→ **EXERCISE**
From the first line to the last, reproduce the records exactly.

→ **MATERIAL SHOWN**
What follows belongs to an exercise in optimizing a design on an open flow for small area; a production flow would make more cautious choices.
Only simulation tests tie the RTL to the original design; equivalence was not proved.
Power and IR drop assume default switching activity.

Setup of oak:
Design gamepad_edge_repeat_deadzone_unit, start of the top module:
module gamepad_edge_repeat_deadzone_unit (
   input  logic               clock,
   input  logic               reset,
   input  logic               req_valid,
   output logic               req_stall,
   input  logic        [31:0] req_buttons,
   input  logic        [7:0]  req_stick_x_raw,
   input  logic        [7:0]  req_stick_y_raw,
   output logic               rsp_valid,
   input  logic               rsp_stall,
   output logic        [31:0] rsp_pressed_mask,
   output logic        [31:0] rsp_released_mask,
   output logic        [31:0] rsp_held_mask,
   output logic        [31:0] rsp_repeat_mask,
   output logic signed [7:0]  rsp_stick_x_offset,
   output logic signed [7:0]  rsp_stick_y_offset,
   input  logic               csr_valid,
   output logic               csr_ready,
   input  logic        [1:0]  csr_index,
   input  logic        [7:0]  csr_data
);
==> module gerd_lane, before the edit <==
module gerd_lane (
   input  logic [gerd_pkg::CNT_WIDTH-1:0] s,
   input  logic [gerd_pkg::CNT_WIDTH-1:0] wrap_at,      
   input  logic                           wrap_at_one,  
   input  logic [gerd_pkg::CNT_WIDTH-1:0] delay_p1,     
   output logic                           fire_held,    
   output logic [gerd_pkg::CNT_WIDTH-1:0] s_held,       
   output logic                           level         
);
   localparam int W = gerd_pkg::CNT_WIDTH;
   logic [W-1:0] inc;
   logic         zero;
   logic         first;
   logic         wrap;
   function automatic logic less(input logic [W-1:0] a, input logic [W-1:0] b);
      less = 1'b0;
      for (int i = 0; i < W; i++) less = (~a[i] & b[i]) | ((~a[i] | b[i]) & less);
   endfunction
   always_comb begin
      zero   = (s == '0);
      first  = (s[W-1:1] == '0);
      wrap   = ~less(s, wrap_at) | (zero & wrap_at_one);
      inc    = s + W'(1);
      inc[0] = inc[0] & ~zero;
      inc[1] = inc[1] | zero;
      fire_held = first | wrap;
      s_held    = wrap ? delay_p1 : inc;
   end
   assign level = ~zero;
endmodule
==> module gamepad_edge_repeat_deadzone_unit, before the edit <==
module gamepad_edge_repeat_deadzone_unit (
   input  logic               clock,
   input  logic               reset,
   input  logic               req_valid,
   output logic               req_stall,
   input  logic        [31:0] req_buttons,
   input  logic        [7:0]  req_stick_x_raw,
   input  logic        [7:0]  req_stick_y_raw,
   output logic               rsp_valid,
   input  logic               rsp_stall,
   output logic        [31:0] rsp_pressed_mask,
   output logic        [31:0] rsp_released_mask,
   output logic        [31:0] rsp_held_mask,
   output logic        [31:0] rsp_repeat_mask,
   output logic signed [7:0]  rsp_stick_x_offset,
   output logic signed [7:0]  rsp_stick_y_offset,
   input  logic               csr_valid,
   output logic               csr_ready,
   input  logic        [1:0]  csr_index,
   input  logic        [7:0]  csr_data
);
   logic [8:0] delay_p1;       
   logic [7:0] period_m1;      
   logic [8:0] wrap_at;        
   logic       wrap_at_one;    
   logic [7:0] dz_ff;
   logic [8:0] delay_p1_in;
   logic [7:0] period_m1_in;
   logic [8:0] wrap_at_in;
   assign csr_ready = 1'b1;
   always_comb begin
      delay_p1_in  = delay_p1;
      period_m1_in = period_m1;
      if (csr_valid && csr_index == 2'd0) delay_p1_in = {1'b0, csr_data} + 9'd1;
      if (csr_valid && csr_index == 2'd1) period_m1_in = csr_data - {7'd0, csr_data != 8'd0};
      wrap_at_in = delay_p1_in + {1'b0, period_m1_in};
   end
   always_ff @(posedge clock) begin
      if (reset) begin
         delay_p1    <= {1'b0, gerd_pkg::RESET_HOLD_DELAY} + 9'd1;
         period_m1   <= gerd_pkg::RESET_REPEAT_PERIOD - 8'd1;
         wrap_at     <= {1'b0, gerd_pkg::RESET_HOLD_DELAY} + {1'b0, gerd_pkg::RESET_REPEAT_PERIOD};
         wrap_at_one <= 1'b0;
         dz_ff       <= gerd_pkg::RESET_DEAD_ZONE;
      end else begin
         delay_p1    <= delay_p1_in;
         period_m1   <= period_m1_in;
         wrap_at     <= wrap_at_in;
         wrap_at_one <= (wrap_at_in == 9'd1);
         if (csr_valid && csr_index == 2'd2) dz_ff <= csr_data;
      end
   end
   logic accept;
   assign req_stall = rsp_valid & rsp_stall;
   assign accept    = req_valid & ~req_stall;
   always_ff @(posedge clock) begin
      if (reset) begin
         rsp_valid <= 1'b0;
      end else if (accept) begin
         rsp_valid <= 1'b1;
      end else if (!rsp_stall) begin
         rsp_valid <= 1'b0;
      end
   end
   localparam int W = gerd_pkg::CNT_WIDTH;
   logic [31:0] fire;
   logic [31:0] level;      
   logic [31:0] prev_ff;    
   for (genvar lane = 0; lane < gerd_pkg::NUM_BUTTONS; lane++) begin : g_lane
      logic [W-1:0] s_ff;
      logic [W-1:0] s_held;
      logic         fire_held;
      gerd_lane u_lane (
         .s           (s_ff),
         .wrap_at     (wrap_at),
         .wrap_at_one (wrap_at_one),
         .delay_p1    (delay_p1),
         .fire_held   (fire_held),
         .s_held      (s_held),
         .level       ()
      );
      assign level[lane] = (s_ff != '0);
      assign fire[lane] = req_buttons[lane] & fire_held;
      always_ff @(posedge clock) begin
         if (reset) begin
            s_ff <= '0;
         end else if (accept) begin
            s_ff <= req_buttons[lane] ? s_held : '0;
         end
      end
   end
   logic signed [7:0] stick_x_in;
   logic signed [7:0] stick_y_in;
   logic        [7:0] dz_m1;
   assign dz_m1 = dz_ff - 8'd1;
   gerd_stick u_stick_x (
      .raw          (req_stick_x_raw),
      .dead_zone    (dz_ff),
      .dead_zone_m1 (dz_m1),
      .offset       (stick_x_in)
   );
   gerd_stick u_stick_y (
      .raw          (req_stick_y_raw),
      .dead_zone    (dz_ff),
      .dead_zone_m1 (dz_m1),
      .offset       (stick_y_in)
   );
   always_ff @(posedge clock) begin
      if (accept) begin
         prev_ff            <= level;
         rsp_repeat_mask    <= fire;
         rsp_stick_x_offset <= stick_x_in;
         rsp_stick_y_offset <= stick_y_in;
      end
   end
   assign rsp_held_mask     = level;
   assign rsp_pressed_mask  = level & ~prev_ff;
   assign rsp_released_mask = ~level & prev_ff;
endmodule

→ **EXPECTED ANSWER**
What follows belongs to an exercise in optimizing a design on an open flow for small area; a production flow would make more cautious choices.
Only simulation tests tie the RTL to the original design; equivalence was not proved.
Power and IR drop assume default switching activity.

Setup of oak:
Design gamepad_edge_repeat_deadzone_unit, start of the top module:
module gamepad_edge_repeat_deadzone_unit (
   input  logic               clock,
   input  logic               reset,
   input  logic               req_valid,
   output logic               req_stall,
   input  logic        [31:0] req_buttons,
   input  logic        [7:0]  req_stick_x_raw,
   input  logic        [7:0]  req_stick_y_raw,
   output logic               rsp_valid,
   input  logic               rsp_stall,
   output logic        [31:0] rsp_pressed_mask,
   output logic        [31:0] rsp_released_mask,
   output logic        [31:0] rsp_held_mask,
   output logic        [31:0] rsp_repeat_mask,
   output logic signed [7:0]  rsp_stick_x_offset,
   output logic signed [7:0]  rsp_stick_y_offset,
   input  logic               csr_valid,
   output logic               csr_ready,
   input  logic        [1:0]  csr_index,
   input  logic        [7:0]  csr_data
);
==> module gerd_lane, before the edit <==
module gerd_lane (
   input  logic [gerd_pkg::CNT_WIDTH-1:0] s,
   input  logic [gerd_pkg::CNT_WIDTH-1:0] wrap_at,      
   input  logic                           wrap_at_one,  
   input  logic [gerd_pkg::CNT_WIDTH-1:0] delay_p1,     
   output logic                           fire_held,    
   output logic [gerd_pkg::CNT_WIDTH-1:0] s_held,       
   output logic                           level         
);
   localparam int W = gerd_pkg::CNT_WIDTH;
   logic [W-1:0] inc;
   logic         zero;
   logic         first;
   logic         wrap;
   function automatic logic less(input logic [W-1:0] a, input logic [W-1:0] b);
      less = 1'b0;
      for (int i = 0; i < W; i++) less = (~a[i] & b[i]) | ((~a[i] | b[i]) & less);
   endfunction
   always_comb begin
      zero   = (s == '0);
      first  = (s[W-1:1] == '0);
      wrap   = ~less(s, wrap_at) | (zero & wrap_at_one);
      inc    = s + W'(1);
      inc[0] = inc[0] & ~zero;
      inc[1] = inc[1] | zero;
      fire_held = first | wrap;
      s_held    = wrap ? delay_p1 : inc;
   end
   assign level = ~zero;
endmodule
==> module gamepad_edge_repeat_deadzone_unit, before the edit <==
module gamepad_edge_repeat_deadzone_unit (
   input  logic               clock,
   input  logic               reset,
   input  logic               req_valid,
   output logic               req_stall,
   input  logic        [31:0] req_buttons,
   input  logic        [7:0]  req_stick_x_raw,
   input  logic        [7:0]  req_stick_y_raw,
   output logic               rsp_valid,
   input  logic               rsp_stall,
   output logic        [31:0] rsp_pressed_mask,
   output logic        [31:0] rsp_released_mask,
   output logic        [31:0] rsp_held_mask,
   output logic        [31:0] rsp_repeat_mask,
   output logic signed [7:0]  rsp_stick_x_offset,
   output logic signed [7:0]  rsp_stick_y_offset,
   input  logic               csr_valid,
   output logic               csr_ready,
   input  logic        [1:0]  csr_index,
   input  logic        [7:0]  csr_data
);
   logic [8:0] delay_p1;       
   logic [7:0] period_m1;      
   logic [8:0] wrap_at;        
   logic       wrap_at_one;    
   logic [7:0] dz_ff;
   logic [8:0] delay_p1_in;
   logic [7:0] period_m1_in;
   logic [8:0] wrap_at_in;
   assign csr_ready = 1'b1;
   always_comb begin
      delay_p1_in  = delay_p1;
      period_m1_in = period_m1;
      if (csr_valid && csr_index == 2'd0) delay_p1_in = {1'b0, csr_data} + 9'd1;
      if (csr_valid && csr_index == 2'd1) period_m1_in = csr_data - {7'd0, csr_data != 8'd0};
      wrap_at_in = delay_p1_in + {1'b0, period_m1_in};
   end
   always_ff @(posedge clock) begin
      if (reset) begin
         delay_p1    <= {1'b0, gerd_pkg::RESET_HOLD_DELAY} + 9'd1;
         period_m1   <= gerd_pkg::RESET_REPEAT_PERIOD - 8'd1;
         wrap_at     <= {1'b0, gerd_pkg::RESET_HOLD_DELAY} + {1'b0, gerd_pkg::RESET_REPEAT_PERIOD};
         wrap_at_one <= 1'b0;
         dz_ff       <= gerd_pkg::RESET_DEAD_ZONE;
      end else begin
         delay_p1    <= delay_p1_in;
         period_m1   <= period_m1_in;
         wrap_at     <= wrap_at_in;
         wrap_at_one <= (wrap_at_in == 9'd1);
         if (csr_valid && csr_index == 2'd2) dz_ff <= csr_data;
      end
   end
   logic accept;
   assign req_stall = rsp_valid & rsp_stall;
   assign accept    = req_valid & ~req_stall;
   always_ff @(posedge clock) begin
      if (reset) begin
         rsp_valid <= 1'b0;
      end else if (accept) begin
         rsp_valid <= 1'b1;
      end else if (!rsp_stall) begin
         rsp_valid <= 1'b0;
      end
   end
   localparam int W = gerd_pkg::CNT_WIDTH;
   logic [31:0] fire;
   logic [31:0] level;      
   logic [31:0] prev_ff;    
   for (genvar lane = 0; lane < gerd_pkg::NUM_BUTTONS; lane++) begin : g_lane
      logic [W-1:0] s_ff;
      logic [W-1:0] s_held;
      logic         fire_held;
      gerd_lane u_lane (
         .s           (s_ff),
         .wrap_at     (wrap_at),
         .wrap_at_one (wrap_at_one),
         .delay_p1    (delay_p1),
         .fire_held   (fire_held),
         .s_held      (s_held),
         .level       ()
      );
      assign level[lane] = (s_ff != '0);
      assign fire[lane] = req_buttons[lane] & fire_held;
      always_ff @(posedge clock) begin
         if (reset) begin
            s_ff <= '0;
         end else if (accept) begin
            s_ff <= req_buttons[lane] ? s_held : '0;
         end
      end
   end
   logic signed [7:0] stick_x_in;
   logic signed [7:0] stick_y_in;
   logic        [7:0] dz_m1;
   assign dz_m1 = dz_ff - 8'd1;
   gerd_stick u_stick_x (
      .raw          (req_stick_x_raw),
      .dead_zone    (dz_ff),
      .dead_zone_m1 (dz_m1),
      .offset       (stick_x_in)
   );
   gerd_stick u_stick_y (
      .raw          (req_stick_y_raw),
      .dead_zone    (dz_ff),
      .dead_zone_m1 (dz_m1),
      .offset       (stick_y_in)
   );
   always_ff @(posedge clock) begin
      if (accept) begin
         prev_ff            <= level;
         rsp_repeat_mask    <= fire;
         rsp_stick_x_offset <= stick_x_in;
         rsp_stick_y_offset <= stick_y_in;
      end
   end
   assign rsp_held_mask     = level;
   assign rsp_pressed_mask  = level & ~prev_ff;
   assign rsp_released_mask = ~level & prev_ff;
endmodule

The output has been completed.